WORK ORDER: Please give back only the lines below from the one containing "export HOLD_SLACK_MARGIN = 0.02" to the one containing "localparam int unsigned FallbackLowInt", each repeated word for word, both ends included.

[Collected data]
Start of Block
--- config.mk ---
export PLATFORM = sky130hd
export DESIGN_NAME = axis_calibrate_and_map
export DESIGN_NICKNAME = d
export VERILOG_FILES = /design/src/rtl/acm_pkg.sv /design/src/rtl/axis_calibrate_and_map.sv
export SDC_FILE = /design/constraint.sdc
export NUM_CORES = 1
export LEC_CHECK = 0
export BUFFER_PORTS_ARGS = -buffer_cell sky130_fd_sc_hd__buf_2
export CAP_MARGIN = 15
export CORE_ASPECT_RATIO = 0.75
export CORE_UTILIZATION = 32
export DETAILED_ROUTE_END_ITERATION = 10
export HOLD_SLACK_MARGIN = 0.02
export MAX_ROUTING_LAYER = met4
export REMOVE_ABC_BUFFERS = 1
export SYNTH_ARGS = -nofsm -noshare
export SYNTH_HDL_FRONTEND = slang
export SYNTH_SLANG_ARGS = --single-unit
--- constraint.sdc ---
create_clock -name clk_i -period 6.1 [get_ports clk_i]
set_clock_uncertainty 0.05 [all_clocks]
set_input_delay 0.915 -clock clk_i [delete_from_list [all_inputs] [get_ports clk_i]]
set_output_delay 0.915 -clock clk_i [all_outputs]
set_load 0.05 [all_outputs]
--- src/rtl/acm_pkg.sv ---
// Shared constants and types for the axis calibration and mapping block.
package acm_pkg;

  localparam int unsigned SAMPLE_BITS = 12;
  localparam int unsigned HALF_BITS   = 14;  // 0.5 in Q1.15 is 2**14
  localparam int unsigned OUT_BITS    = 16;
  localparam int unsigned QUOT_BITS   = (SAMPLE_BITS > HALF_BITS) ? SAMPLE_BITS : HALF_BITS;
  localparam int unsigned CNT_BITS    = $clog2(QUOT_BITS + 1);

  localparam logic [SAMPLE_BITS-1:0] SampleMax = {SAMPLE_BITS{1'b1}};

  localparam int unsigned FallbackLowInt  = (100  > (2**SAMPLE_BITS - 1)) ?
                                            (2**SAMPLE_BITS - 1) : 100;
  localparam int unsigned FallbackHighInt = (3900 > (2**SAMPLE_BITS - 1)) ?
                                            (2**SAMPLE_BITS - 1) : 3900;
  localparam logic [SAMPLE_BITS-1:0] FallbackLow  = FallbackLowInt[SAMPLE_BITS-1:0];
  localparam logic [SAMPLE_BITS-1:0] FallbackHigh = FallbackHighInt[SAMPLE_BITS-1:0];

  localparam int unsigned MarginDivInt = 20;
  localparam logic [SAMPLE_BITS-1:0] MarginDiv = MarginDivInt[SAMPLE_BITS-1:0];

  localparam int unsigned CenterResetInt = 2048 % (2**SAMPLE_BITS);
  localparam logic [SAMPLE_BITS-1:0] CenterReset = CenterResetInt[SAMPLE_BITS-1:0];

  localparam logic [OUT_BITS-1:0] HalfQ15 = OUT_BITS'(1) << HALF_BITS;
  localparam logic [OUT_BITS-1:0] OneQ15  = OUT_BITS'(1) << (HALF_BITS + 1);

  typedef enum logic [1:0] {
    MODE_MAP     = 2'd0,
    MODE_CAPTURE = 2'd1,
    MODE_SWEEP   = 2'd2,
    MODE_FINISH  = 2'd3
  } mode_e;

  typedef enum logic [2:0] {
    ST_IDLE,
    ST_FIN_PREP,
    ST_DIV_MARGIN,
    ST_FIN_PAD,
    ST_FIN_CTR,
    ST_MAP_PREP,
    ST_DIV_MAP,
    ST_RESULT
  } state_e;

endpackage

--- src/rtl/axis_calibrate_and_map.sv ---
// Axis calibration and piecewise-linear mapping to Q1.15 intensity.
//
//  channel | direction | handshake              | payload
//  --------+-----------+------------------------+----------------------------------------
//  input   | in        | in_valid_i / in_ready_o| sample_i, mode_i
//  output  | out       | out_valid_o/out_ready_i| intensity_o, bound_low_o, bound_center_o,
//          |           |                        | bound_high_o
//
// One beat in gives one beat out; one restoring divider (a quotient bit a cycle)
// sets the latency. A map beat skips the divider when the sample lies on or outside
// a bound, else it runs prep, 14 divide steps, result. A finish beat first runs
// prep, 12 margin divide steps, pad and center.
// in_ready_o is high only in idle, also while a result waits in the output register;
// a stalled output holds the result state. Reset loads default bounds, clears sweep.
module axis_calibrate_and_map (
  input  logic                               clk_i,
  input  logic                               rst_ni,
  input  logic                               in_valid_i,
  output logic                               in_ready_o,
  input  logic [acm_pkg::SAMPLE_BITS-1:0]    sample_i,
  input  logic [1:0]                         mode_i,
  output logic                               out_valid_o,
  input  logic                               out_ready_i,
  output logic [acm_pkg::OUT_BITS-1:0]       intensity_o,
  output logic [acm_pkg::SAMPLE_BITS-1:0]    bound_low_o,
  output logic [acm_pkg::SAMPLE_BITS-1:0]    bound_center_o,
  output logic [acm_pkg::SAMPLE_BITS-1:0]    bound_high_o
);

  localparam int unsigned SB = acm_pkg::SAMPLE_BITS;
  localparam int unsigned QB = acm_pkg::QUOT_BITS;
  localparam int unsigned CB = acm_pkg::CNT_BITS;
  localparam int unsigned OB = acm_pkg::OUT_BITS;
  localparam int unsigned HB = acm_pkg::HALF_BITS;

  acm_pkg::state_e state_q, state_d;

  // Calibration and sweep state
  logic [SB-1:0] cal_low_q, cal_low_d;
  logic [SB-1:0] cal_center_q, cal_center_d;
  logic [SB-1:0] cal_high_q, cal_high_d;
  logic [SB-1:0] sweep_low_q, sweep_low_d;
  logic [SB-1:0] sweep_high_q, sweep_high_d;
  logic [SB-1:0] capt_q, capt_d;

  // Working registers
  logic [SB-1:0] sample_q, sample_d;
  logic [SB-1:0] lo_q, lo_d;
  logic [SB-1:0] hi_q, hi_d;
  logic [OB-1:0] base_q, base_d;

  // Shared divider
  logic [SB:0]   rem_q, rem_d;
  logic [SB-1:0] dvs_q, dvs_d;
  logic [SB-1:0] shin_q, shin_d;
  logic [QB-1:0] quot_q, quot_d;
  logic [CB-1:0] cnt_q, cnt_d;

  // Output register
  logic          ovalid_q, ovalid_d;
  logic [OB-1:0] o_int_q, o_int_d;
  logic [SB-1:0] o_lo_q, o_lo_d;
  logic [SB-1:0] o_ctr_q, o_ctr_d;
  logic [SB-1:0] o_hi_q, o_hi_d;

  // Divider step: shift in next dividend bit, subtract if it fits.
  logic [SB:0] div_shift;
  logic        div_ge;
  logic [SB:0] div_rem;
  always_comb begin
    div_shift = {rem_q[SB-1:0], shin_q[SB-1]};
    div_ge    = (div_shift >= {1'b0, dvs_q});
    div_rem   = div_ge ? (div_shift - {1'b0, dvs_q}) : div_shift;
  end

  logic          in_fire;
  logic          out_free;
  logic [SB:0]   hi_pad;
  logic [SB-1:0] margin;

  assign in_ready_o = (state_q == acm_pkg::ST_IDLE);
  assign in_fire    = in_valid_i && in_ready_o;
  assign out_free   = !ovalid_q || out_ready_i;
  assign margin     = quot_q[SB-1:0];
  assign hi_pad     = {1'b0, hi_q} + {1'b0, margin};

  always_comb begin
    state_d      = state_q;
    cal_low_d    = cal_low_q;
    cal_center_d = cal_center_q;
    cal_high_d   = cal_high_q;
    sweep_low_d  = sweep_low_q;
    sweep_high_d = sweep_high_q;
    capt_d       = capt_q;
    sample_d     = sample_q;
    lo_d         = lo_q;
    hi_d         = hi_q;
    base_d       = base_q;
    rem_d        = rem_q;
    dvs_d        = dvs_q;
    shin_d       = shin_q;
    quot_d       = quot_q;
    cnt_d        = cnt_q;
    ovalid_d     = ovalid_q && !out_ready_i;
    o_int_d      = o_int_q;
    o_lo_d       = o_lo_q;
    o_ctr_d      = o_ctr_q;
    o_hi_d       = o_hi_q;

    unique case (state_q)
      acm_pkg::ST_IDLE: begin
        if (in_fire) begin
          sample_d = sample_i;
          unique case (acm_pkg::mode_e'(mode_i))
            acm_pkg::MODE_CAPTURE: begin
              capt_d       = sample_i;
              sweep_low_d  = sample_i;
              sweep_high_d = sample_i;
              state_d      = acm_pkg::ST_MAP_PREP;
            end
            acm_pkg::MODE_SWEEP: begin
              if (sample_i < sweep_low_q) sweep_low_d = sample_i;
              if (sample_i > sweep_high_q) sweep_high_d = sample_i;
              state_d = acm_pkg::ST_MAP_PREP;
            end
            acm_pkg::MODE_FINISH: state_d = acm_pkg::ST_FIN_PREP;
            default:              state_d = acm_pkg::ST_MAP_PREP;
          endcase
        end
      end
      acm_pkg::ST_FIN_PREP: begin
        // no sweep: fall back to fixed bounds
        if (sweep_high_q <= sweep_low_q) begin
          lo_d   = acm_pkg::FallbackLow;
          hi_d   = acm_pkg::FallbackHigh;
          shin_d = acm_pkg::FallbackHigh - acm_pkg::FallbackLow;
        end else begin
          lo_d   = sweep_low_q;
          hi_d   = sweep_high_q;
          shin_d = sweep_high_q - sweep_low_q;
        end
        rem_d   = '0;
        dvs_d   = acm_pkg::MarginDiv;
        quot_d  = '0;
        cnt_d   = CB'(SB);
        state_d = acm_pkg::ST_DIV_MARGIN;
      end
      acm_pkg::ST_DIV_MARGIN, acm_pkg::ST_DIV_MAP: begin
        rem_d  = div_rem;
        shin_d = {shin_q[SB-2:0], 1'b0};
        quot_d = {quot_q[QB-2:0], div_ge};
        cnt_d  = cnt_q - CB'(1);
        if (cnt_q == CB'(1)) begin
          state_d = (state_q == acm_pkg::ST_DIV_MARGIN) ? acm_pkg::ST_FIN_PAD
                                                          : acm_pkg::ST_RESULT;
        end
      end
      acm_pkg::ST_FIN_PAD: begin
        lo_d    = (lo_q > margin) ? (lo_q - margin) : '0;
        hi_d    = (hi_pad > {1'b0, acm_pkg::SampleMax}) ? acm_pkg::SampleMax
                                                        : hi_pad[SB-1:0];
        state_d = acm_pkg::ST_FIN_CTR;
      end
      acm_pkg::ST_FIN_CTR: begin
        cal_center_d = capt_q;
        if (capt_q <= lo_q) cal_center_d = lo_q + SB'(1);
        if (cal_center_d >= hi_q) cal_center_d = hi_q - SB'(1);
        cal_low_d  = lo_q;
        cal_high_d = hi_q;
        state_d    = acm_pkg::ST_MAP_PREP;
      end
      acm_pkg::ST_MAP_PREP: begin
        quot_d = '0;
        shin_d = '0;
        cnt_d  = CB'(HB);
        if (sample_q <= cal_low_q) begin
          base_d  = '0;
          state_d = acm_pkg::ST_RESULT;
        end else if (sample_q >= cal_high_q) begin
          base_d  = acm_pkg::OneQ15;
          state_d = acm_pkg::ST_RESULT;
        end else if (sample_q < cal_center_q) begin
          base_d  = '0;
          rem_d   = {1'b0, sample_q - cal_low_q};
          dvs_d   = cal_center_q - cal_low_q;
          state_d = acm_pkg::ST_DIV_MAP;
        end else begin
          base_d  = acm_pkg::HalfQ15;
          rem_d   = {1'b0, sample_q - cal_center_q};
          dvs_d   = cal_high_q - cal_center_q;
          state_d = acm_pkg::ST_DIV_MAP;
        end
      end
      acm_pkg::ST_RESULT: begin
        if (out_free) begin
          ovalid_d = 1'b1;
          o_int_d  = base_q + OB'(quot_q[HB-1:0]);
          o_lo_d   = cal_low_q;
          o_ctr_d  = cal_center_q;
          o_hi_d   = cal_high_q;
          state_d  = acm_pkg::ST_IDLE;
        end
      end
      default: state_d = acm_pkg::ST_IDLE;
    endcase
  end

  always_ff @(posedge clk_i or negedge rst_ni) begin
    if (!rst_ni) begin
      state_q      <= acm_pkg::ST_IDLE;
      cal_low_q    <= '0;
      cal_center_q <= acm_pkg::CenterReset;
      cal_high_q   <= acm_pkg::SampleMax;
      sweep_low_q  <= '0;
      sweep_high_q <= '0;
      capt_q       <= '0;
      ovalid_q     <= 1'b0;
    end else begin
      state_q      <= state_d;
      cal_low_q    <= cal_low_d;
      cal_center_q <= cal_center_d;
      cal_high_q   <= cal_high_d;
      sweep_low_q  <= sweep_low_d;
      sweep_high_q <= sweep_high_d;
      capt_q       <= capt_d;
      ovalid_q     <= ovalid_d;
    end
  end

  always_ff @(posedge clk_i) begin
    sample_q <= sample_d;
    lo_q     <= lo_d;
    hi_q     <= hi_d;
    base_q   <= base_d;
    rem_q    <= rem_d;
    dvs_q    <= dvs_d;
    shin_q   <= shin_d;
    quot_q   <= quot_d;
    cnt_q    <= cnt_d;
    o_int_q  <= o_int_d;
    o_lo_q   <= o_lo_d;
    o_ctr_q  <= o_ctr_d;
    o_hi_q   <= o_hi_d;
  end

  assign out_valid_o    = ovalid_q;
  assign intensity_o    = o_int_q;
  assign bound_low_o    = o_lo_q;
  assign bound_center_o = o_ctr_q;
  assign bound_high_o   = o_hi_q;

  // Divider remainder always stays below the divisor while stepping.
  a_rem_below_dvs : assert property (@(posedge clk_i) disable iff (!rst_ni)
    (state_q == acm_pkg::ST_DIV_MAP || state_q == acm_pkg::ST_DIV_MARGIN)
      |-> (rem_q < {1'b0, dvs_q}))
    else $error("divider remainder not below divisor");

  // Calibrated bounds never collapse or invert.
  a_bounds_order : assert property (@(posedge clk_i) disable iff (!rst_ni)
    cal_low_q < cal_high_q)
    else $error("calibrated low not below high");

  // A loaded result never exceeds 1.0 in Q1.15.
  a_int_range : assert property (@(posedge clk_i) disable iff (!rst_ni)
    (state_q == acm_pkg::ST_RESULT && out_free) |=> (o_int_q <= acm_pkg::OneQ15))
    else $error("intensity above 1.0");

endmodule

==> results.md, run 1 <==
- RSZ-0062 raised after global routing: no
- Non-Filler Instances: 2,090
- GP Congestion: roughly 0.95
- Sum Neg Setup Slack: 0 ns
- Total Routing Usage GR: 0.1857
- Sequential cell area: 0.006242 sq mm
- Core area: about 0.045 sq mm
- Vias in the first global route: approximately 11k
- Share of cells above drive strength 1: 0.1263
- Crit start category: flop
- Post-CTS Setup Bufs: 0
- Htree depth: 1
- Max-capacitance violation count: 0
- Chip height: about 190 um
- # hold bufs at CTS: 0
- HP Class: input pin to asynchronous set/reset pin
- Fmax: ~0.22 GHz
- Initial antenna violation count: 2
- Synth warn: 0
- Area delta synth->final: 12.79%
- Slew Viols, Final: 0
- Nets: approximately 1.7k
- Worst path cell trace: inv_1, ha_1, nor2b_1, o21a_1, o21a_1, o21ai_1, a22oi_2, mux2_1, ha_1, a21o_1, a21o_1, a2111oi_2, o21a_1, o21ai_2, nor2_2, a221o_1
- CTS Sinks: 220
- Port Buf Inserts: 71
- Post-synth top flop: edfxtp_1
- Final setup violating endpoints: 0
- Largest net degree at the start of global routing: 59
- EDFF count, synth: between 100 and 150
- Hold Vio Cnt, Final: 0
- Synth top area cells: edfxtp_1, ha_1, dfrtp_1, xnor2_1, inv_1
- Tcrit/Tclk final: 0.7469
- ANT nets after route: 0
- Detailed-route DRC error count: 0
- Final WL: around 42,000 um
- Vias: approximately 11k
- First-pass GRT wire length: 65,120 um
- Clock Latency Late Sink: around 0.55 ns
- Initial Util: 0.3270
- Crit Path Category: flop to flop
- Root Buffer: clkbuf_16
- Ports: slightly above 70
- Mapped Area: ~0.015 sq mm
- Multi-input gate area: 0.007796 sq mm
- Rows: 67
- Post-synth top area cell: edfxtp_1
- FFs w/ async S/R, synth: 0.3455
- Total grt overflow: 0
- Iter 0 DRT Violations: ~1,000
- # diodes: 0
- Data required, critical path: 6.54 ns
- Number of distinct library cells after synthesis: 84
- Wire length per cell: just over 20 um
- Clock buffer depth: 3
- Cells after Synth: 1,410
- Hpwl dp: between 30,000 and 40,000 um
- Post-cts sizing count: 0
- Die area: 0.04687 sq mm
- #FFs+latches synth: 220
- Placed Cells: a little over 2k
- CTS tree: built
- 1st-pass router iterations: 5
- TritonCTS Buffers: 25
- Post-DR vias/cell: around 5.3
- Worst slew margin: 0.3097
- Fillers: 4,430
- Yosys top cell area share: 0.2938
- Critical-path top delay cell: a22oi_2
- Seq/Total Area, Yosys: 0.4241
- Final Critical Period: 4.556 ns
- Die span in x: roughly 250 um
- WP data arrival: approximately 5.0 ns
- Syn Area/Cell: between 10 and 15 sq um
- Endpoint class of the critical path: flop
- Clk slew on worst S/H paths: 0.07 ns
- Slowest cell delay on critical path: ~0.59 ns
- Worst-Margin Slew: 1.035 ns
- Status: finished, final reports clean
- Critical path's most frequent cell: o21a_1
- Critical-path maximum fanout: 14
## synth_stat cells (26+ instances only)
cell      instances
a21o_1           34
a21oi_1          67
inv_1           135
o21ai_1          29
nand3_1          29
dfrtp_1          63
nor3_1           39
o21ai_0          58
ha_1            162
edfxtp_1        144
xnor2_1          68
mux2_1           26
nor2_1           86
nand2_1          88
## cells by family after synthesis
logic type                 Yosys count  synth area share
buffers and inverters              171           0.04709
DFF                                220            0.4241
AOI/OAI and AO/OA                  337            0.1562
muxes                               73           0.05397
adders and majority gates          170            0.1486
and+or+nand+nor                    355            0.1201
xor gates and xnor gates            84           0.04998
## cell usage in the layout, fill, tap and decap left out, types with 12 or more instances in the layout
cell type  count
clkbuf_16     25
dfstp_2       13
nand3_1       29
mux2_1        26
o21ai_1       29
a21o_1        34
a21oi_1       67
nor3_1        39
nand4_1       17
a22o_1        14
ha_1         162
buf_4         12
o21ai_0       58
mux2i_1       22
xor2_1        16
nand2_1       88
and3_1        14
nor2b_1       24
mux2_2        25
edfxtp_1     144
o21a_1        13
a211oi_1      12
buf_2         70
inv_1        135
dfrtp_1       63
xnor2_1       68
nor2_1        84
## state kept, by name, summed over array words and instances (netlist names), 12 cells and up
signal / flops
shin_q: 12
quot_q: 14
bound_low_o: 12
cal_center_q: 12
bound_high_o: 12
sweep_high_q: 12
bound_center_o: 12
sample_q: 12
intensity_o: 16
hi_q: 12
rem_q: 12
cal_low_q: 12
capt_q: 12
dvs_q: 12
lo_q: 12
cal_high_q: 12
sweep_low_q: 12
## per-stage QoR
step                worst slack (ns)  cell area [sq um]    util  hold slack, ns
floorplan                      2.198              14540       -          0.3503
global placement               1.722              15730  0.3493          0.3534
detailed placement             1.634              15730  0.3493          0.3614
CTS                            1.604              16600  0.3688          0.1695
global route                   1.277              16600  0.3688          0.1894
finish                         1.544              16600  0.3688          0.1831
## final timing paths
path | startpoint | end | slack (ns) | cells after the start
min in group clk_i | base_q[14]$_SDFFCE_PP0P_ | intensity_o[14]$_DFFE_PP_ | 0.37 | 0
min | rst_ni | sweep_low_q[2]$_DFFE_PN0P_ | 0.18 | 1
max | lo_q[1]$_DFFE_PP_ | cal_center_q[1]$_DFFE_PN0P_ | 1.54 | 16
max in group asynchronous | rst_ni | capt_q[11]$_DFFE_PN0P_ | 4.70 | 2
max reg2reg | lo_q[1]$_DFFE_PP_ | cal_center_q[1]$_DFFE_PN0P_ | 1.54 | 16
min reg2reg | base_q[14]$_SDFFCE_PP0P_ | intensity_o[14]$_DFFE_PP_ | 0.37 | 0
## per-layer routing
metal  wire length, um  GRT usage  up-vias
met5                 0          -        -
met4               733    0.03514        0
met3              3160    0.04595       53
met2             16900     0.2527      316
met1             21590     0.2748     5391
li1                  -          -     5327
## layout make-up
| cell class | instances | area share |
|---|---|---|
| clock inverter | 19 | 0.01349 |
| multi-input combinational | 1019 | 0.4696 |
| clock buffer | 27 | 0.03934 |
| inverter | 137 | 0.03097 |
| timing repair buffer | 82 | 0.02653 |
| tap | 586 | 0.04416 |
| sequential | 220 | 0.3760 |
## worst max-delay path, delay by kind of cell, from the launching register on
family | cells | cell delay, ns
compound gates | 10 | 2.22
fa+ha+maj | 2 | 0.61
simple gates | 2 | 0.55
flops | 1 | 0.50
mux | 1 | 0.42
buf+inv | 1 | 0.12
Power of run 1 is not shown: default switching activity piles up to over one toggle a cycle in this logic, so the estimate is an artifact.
End of Block
ANSWER BOX:
export HOLD_SLACK_MARGIN = 0.02
export MAX_ROUTING_LAYER = met4
export REMOVE_ABC_BUFFERS = 1
export SYNTH_ARGS = -nofsm -noshare
export SYNTH_HDL_FRONTEND = slang
export SYNTH_SLANG_ARGS = --single-unit
--- constraint.sdc ---
create_clock -name clk_i -period 6.1 [get_ports clk_i]
set_clock_uncertainty 0.05 [all_clocks]
set_input_delay 0.915 -clock clk_i [delete_from_list [all_inputs] [get_ports clk_i]]
set_output_delay 0.915 -clock clk_i [all_outputs]
set_load 0.05 [all_outputs]
--- src/rtl/acm_pkg.sv ---
// Shared constants and types for the axis calibration and mapping block.
package acm_pkg;

  localparam int unsigned SAMPLE_BITS = 12;
  localparam int unsigned HALF_BITS   = 14;  // 0.5 in Q1.15 is 2**14
  localparam int unsigned OUT_BITS    = 16;
  localparam int unsigned QUOT_BITS   = (SAMPLE_BITS > HALF_BITS) ? SAMPLE_BITS : HALF_BITS;
  localparam int unsigned CNT_BITS    = $clog2(QUOT_BITS + 1);

  localparam logic [SAMPLE_BITS-1:0] SampleMax = {SAMPLE_BITS{1'b1}};

  localparam int unsigned FallbackLowInt  = (100  > (2**SAMPLE_BITS - 1)) ?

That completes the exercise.